At Banta we made a stop long enough to let the boss send a wire to Portal City, turning out the doctors and the ambulances—and the undertakers; and though it was after three o'clock in the morning when we pulled in, it seemed as if the whole town had got the word and was down at the station to meet us.

I couldn't see Mrs. Sheila's face when the major helped her off at the platform; her veil was still down. But I did hear her low-spoken word to the boss, whispered while they were carrying Collingwood and Hatch, and two of the others who were past help, out to the waiting string of dead-wagons.

"I shall go East with the body to-morrow—to-day, I mean—if the strikers will let you run a train, and Cousin Basil will go with me. We may never meet again, Graham, and for that reason I must say what I have to say now. Your opportunity has come. The man who could do the most to defeat you is dead, and the strike will do the rest. If I were you, I should neither eat nor sleep until I had thought of some way to take the railroad out of the hands of those who have proved that they are not worthy to own it."

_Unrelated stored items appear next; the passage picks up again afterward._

## config.mk

```make
export PLATFORM = sky130hd
export DESIGN_NAME = sar_ctl_top
export DESIGN_NICKNAME = d
export VERILOG_FILES = /design/src/rtl/sar_ctl_pkg.sv /design/src/rtl/sar_conv_seq.sv /design/src/rtl/sar_result_bank.sv /design/src/rtl/sar_ctl_top.sv
export SDC_FILE = /design/constraint.sdc
export NUM_CORES = 1
export LEC_CHECK = 0
export ABC_AREA = 1
export CAP_MARGIN = 10
export CORE_AREA = 2 2 69 71
export DETAILED_ROUTE_END_ITERATION = 16
export DIE_AREA = 0 0 71 73
export GPL_TIMING_DRIVEN = 0
export PLACE_DENSITY = 0.7
export RECOVER_POWER = 100
export SKIP_CTS_REPAIR_TIMING = 1
export SKIP_LAST_GASP = 1
export SYNTH_ARGS = -nofsm -noshare
export SYNTH_HDL_FRONTEND = slang
export SYNTH_SLANG_ARGS = --single-unit
```

## constraint.sdc

```tcl
create_clock -name clk -period 2.7 [get_ports clk]
set_input_delay 0.27 -clock clk [delete_from_list [all_inputs] [get_ports clk]]
set_output_delay 0.27 -clock clk [all_outputs]
set_load 0.005 [all_outputs]
```
### config.mk
export PLATFORM = sky130hd
export DESIGN_NAME = msr_restore_unit
export DESIGN_NICKNAME = d
export VERILOG_FILES = /design/src/rtl/msr_rest_pkg.sv /design/src/rtl/msr_src_select.sv /design/src/rtl/msr_field_merge.sv /design/src/rtl/msr_restore_unit.sv
export SDC_FILE = /design/constraint.sdc
export NUM_CORES = 1
export LEC_CHECK = 0
export BUFFER_PORTS_ARGS = -buffer_cell sky130_fd_sc_hd__buf_4
export CAP_MARGIN = 0
export CORE_AREA = 5 5 197 199
export CTS_BUF_LIST = sky130_fd_sc_hd__clkbuf_4
export DETAILED_ROUTE_END_ITERATION = 7
export DIE_AREA = 0 0 202 204
export GPL_TIMING_DRIVEN = 1
export PLACE_DENSITY = 0.44
export SETUP_SLACK_MARGIN = 0.02
export SLEW_MARGIN = 20
export SYNTH_ARGS = -nofsm -noshare
export SYNTH_HDL_FRONTEND = slang
export SYNTH_SLANG_ARGS = --single-unit
### constraint.sdc
create_clock -name clk -period 2.2 [get_ports clk]
set_input_delay 0.22 -clock clk [delete_from_list [all_inputs] [get_ports clk]]
set_output_delay 0.22 -clock clk [all_outputs]
set_load 0.01 [all_outputs]
### src/rtl/msr_rest_pkg.sv
package msr_rest_pkg;
    localparam int XLEN = 64;

    typedef enum logic [1:0] {
        RK_NORMAL = 2'd0,
        RK_HYPER  = 2'd1,
        RK_VECTOR = 2'd2,
        RK_NONE   = 2'd3
    } ret_kind_e;

    typedef enum logic {
        ST_IDLE  = 1'b0,
        ST_ISSUE = 1'b1
    } seq_state_e;

    // port index of architectural (big-endian) bit k
    function automatic int be(input int k);
        return XLEN - 1 - k;
    endfunction

    // guarded field, architectural bits 29..31
    localparam int TF_HI = XLEN - 1 - 29;
    localparam int TF_LO = XLEN - 1 - 31;
endpackage

### src/rtl/msr_src_select.sv
module msr_src_select
    import msr_rest_pkg::*;
(
    input  ret_kind_e         kind,
    input  logic [XLEN-1:0]   srr0,
    input  logic [XLEN-1:0]   srr1,
    input  logic [XLEN-1:0]   hsrr0,
    input  logic [XLEN-1:0]   hsrr1,
    input  logic [XLEN-1:0]   ctr,
    input  logic [XLEN-1:0]   lr,
    output logic [XLEN-1:0]   state_src,
    output logic [XLEN-1:0]   addr_src
);
    always_comb begin
        unique case (kind)
            RK_NORMAL: begin state_src = srr1;  addr_src = srr0;  end
            RK_HYPER:  begin state_src = hsrr1; addr_src = hsrr0; end
            RK_VECTOR: begin state_src = ctr;   addr_src = lr;    end
            default:   begin state_src = '0;    addr_src = '0;    end
        endcase
    end
endmodule

### src/rtl/msr_field_merge.sv
module msr_field_merge
    import msr_rest_pkg::*;
(
    input  ret_kind_e         kind,
    input  logic [XLEN-1:0]   cur,
    input  logic [XLEN-1:0]   src,
    output logic [XLEN-1:0]   nxt
);
    logic is_n, is_h, is_v, live, src49, old3;

    assign is_n  = (kind == RK_NORMAL);
    assign is_h  = (kind == RK_HYPER);
    assign is_v  = (kind == RK_VECTOR);
    assign live  = is_n | is_h | is_v;
    assign src49 = src[be(49)];
    assign old3  = cur[be(3)];

    always_comb begin
        nxt = cur;
        if (live) begin
            for (int k = 0; k < XLEN; k++) begin
                if (k == 32 || (k >= 37 && k <= 41) || k >= 60) begin
                    nxt[be(k)] = src[be(k)];
                end else if (k <= 28 && k != 3) begin
                    nxt[be(k)] = src[be(k)];
                end else if (k == 3) begin
                    nxt[be(k)] = is_h ? src[be(k)] : (is_n ? (old3 & src[be(k)]) : cur[be(k)]);
                end else if (k >= 49 && k <= 57 && k != 51) begin
                    nxt[be(k)] = src[be(k)];
                end else if (k == 51) begin
                    nxt[be(k)] = (is_h || (is_n && old3)) ? src[be(k)] : cur[be(k)];
                end else if (k == 48 || k == 58 || k == 59) begin
                    nxt[be(k)] = is_v ? src49 : (src[be(k)] | src49);
                end
            end
            if (cur[TF_HI:TF_LO] != 3'b010 || src[TF_HI:TF_LO] != 3'b000) begin
                nxt[TF_HI:TF_LO] = src[TF_HI:TF_LO];
            end
        end
    end
endmodule

### src/rtl/msr_restore_unit.sv
module msr_restore_unit
    import msr_rest_pkg::*;
#(
    parameter logic [63:0] RESET_MSR = 64'h9000_0000_0000_1001
) (
    input  logic        clk,
    input  logic        rst_n,
    input  logic        commit_i,
    input  logic [1:0]  kind_i,
    input  logic [63:0] srr0_i,
    input  logic [63:0] srr1_i,
    input  logic [63:0] hsrr0_i,
    input  logic [63:0] hsrr1_i,
    input  logic [63:0] ctr_i,
    input  logic [63:0] lr_i,
    output logic [63:0] msr_o,
    output logic [63:0] nia_o,
    output logic        nia_valid_o
);
    ret_kind_e       kind;
    seq_state_e      state_q, state_d;
    logic [XLEN-1:0] state_src, addr_src, merged;
    logic [XLEN-1:0] msr_q, nia_q;
    logic            take;

    assign kind = ret_kind_e'(kind_i);
    assign take = commit_i && (kind != RK_NONE);

    msr_src_select u_sel (
        .kind(kind), .srr0(srr0_i), .srr1(srr1_i), .hsrr0(hsrr0_i),
        .hsrr1(hsrr1_i), .ctr(ctr_i), .lr(lr_i),
        .state_src(state_src), .addr_src(addr_src)
    );

    msr_field_merge u_merge (
        .kind(kind), .cur(msr_q), .src(state_src), .nxt(merged)
    );

    // state register
    always_ff @(posedge clk) begin
        if (!rst_n) state_q <= ST_IDLE;
        else        state_q <= state_d;
    end

    always_comb begin
        unique case (state_q)
            ST_IDLE:  state_d = take ? ST_ISSUE : ST_IDLE;
            ST_ISSUE: state_d = take ? ST_ISSUE : ST_IDLE;
            default:  state_d = ST_IDLE;
        endcase
    end

    // data registers
    always_ff @(posedge clk) begin
        if (!rst_n) begin
            msr_q <= RESET_MSR;
            nia_q <= '0;
        end else if (take) begin
            msr_q <= merged;
            nia_q <= {addr_src[XLEN-1:2], 2'b00};
        end
    end

    // outputs
    always_comb begin
        msr_o       = msr_q;
        nia_o       = nia_q;
        nia_valid_o = (state_q == ST_ISSUE);
    end

    p_pulse_after_commit_r2: assert property (@(posedge clk) disable iff (!rst_n)
        take |=> nia_valid_o);
    p_quiet_hold_r2: assert property (@(posedge clk) disable iff (!rst_n)
        !commit_i |=> ($stable(msr_o) && !nia_valid_o));
    p_code3_ignored_r3: assert property (@(posedge clk) disable iff (!rst_n)
        (commit_i && kind_i == 2'd3) |=> ($stable(msr_o) && !nia_valid_o));
    p_guard_keeps_r4: assert property (@(posedge clk) disable iff (!rst_n)
        (take && msr_q[TF_HI:TF_LO] == 3'b010 && state_src[TF_HI:TF_LO] == 3'b000)
        |=> (msr_o[TF_HI:TF_LO] == 3'b010));
    p_or_fold_r5: assert property (@(posedge clk) disable iff (!rst_n)
        (take && kind != RK_VECTOR && state_src[be(49)])
        |=> (msr_o[be(48)] && msr_o[be(58)] && msr_o[be(59)]));
    p_vec_copy49_r6: assert property (@(posedge clk) disable iff (!rst_n)
        (take && kind == RK_VECTOR)
        |=> (msr_o[be(48)] == msr_o[be(49)] && msr_o[be(58)] == msr_o[be(49)]
             && msr_o[be(59)] == msr_o[be(49)]));
    p_bit3_sticky_r7: assert property (@(posedge clk) disable iff (!rst_n)
        (take && kind == RK_NORMAL && !msr_q[be(3)])
        |=> (!msr_o[be(3)] && $stable(msr_o[be(51)])));
    p_unnamed_hold_r10: assert property (@(posedge clk) disable iff (!rst_n)
        commit_i |=> ($stable(msr_o[be(33):be(36)]) && $stable(msr_o[be(42):be(47)])));
    p_addr_aligned_r11: assert property (@(posedge clk) disable iff (!rst_n)
        take |=> (nia_o[1:0] == 2'b00 && nia_o[XLEN-1:2] == $past(addr_src[XLEN-1:2])));
endmodule

# Word-level counts from Yosys, hierarchy flattened
# Cells that the tools add are included.
# Widths: inputs -> output; s select.
[word_totals]
out_inout_bits = 129
reg_bits = 117
input_bits = 389
word_cells = 35
[classes]
n_eq_ne = 4
bitwise = 6
muxes = 8
n_reduce_logical = 11
[op_table]
columns = ["operator", "n"]
rows = [
  ["$pmux 64 s3", 2],
  ["$reduce_and 3->1", 3],
  ["$mux 1", 6],
  ["$or 1x1->1", 5],
  ["$ne 3x2->1 const B", 1],
  ["$reduce_bool 3->1", 1],
  ["$eq 2x1->1 const B", 1],
  ["$eq 2x2->1 const B", 1],
  ["$logic_and 1x1->1", 2],
  ["$logic_not 2->1", 1],
  ["$logic_or 1x1->1", 2],
  ["$ne 2x2->1 const B", 1],
  ["$reduce_and 2->1", 1],
  ["$reduce_bool 2->1", 1],
  ["$and 1x1->1", 1],
]

# Depth between registers and ports, before layout
[depth]
ltp_word = 5
ltp_mapped = 7
depth_no_buf = 4

# Modules after synthesis
# Synthesis repeated with hierarchy kept, for this count alone.
[hier_totals]
cells_unflattened = 934
area_unflattened_um2 = 8743.4
[modules_own_cells]
columns = ["module", "cells_per_inst", "seq_area_each_um2", "area_each_um2", "n_inst"]
rows = [
  ["msr_restore_unit", 552, 2542.4, 5059.9, 1],
  ["msr_src_select", 299, 0.0, 2803.9, 1],
  ["msr_field_merge", 83, 0.0, 879.6, 1],
]

# Worst setup path before layout
# No wires, ideal clock.
[synth_timing]
kind = "in2reg"
from = "input kind_i[1]"
to = "register nia_q[40] (netlist: nia_o[40])"
cell_stages = 6
t_arrival_ps = 1116
setup_ps = 139
required_ps = 2061
n_path_buf = 3
slack_ps = 945
cell_sequence = "buf_6 -> buf_6 -> buf_8 -> mux2_4 -> o22ai_2 -> a21oi_2"
[synth_between]
elab_chain_cells = 2
[synth_lines]
columns = ["element", "line_no", "text"]
rows = [
  ["from (decl)", "msr_restore_unit.sv:9", "input logic [1:0] kind_i,"],
  ["$eq 2x2->1 (tied with other cells)", "msr_src_select.sv:15", "unique case (kind)"],
  ["$pmux 64 s3 / $logic_and 1x1->1 (equally long branches)", "msr_src_select.sv:15, msr_restore_unit.sv:27", ""],
  ["to (signal assigned)", "msr_restore_unit.sv:60", "nia_q <= {addr_src[XLEN-1:2], 2'b00};"],
  ["to (decl)", "msr_restore_unit.sv:23", "logic [XLEN-1:0] msr_q, nia_q;"],
]
# Parallel ways exist; a longest one is shown, timed or not.
# A chain may end at the register's enable or synchronous reset.

# Worst setup path after layout
[layout_timing]
from = "input kind_i[1]"
to = "register msr_q[48] (netlist: msr_o[48])"
[layout_between]
elab_chain_cells = 4
[layout_lines]
columns = ["element", "line_no", "text"]
rows = [
  ["$eq 2x1->1 / $logic_not 2->1 (equally long branches)", "msr_src_select.sv:15, msr_field_merge.sv:12, msr_field_merge.sv:11", ""],
  ["$or 1x1->1 (2 in a row)", "msr_field_merge.sv:14", "assign live = is_n | is_h | is_v;"],
  ["$reduce_and 2->1 (no source line)", "n/a", ""],
  ["to (signal assigned)", "msr_restore_unit.sv:59", "msr_q <= merged;"],
  ["to (decl)", "msr_restore_unit.sv:23", ""],
]
# Parallel ways exist; a longest one is shown, timed or not.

I didn't know, just then, how much or little attention Mr. Norcross was paying to this mighty good, clear-headed bit of business advice. What he said went back to that saying of hers that they might never meet again.

"We must meet again—sometime and somewhere," he said. And then: "I did my best: God knows I did my best, Sheila. I would have given my own life gladly if the giving would have saved Collingwood's. Don't you believe that?"

"I shall always believe that you are one of God's own gentlemen, Graham," she said, soft and low; and then the major came to take her away.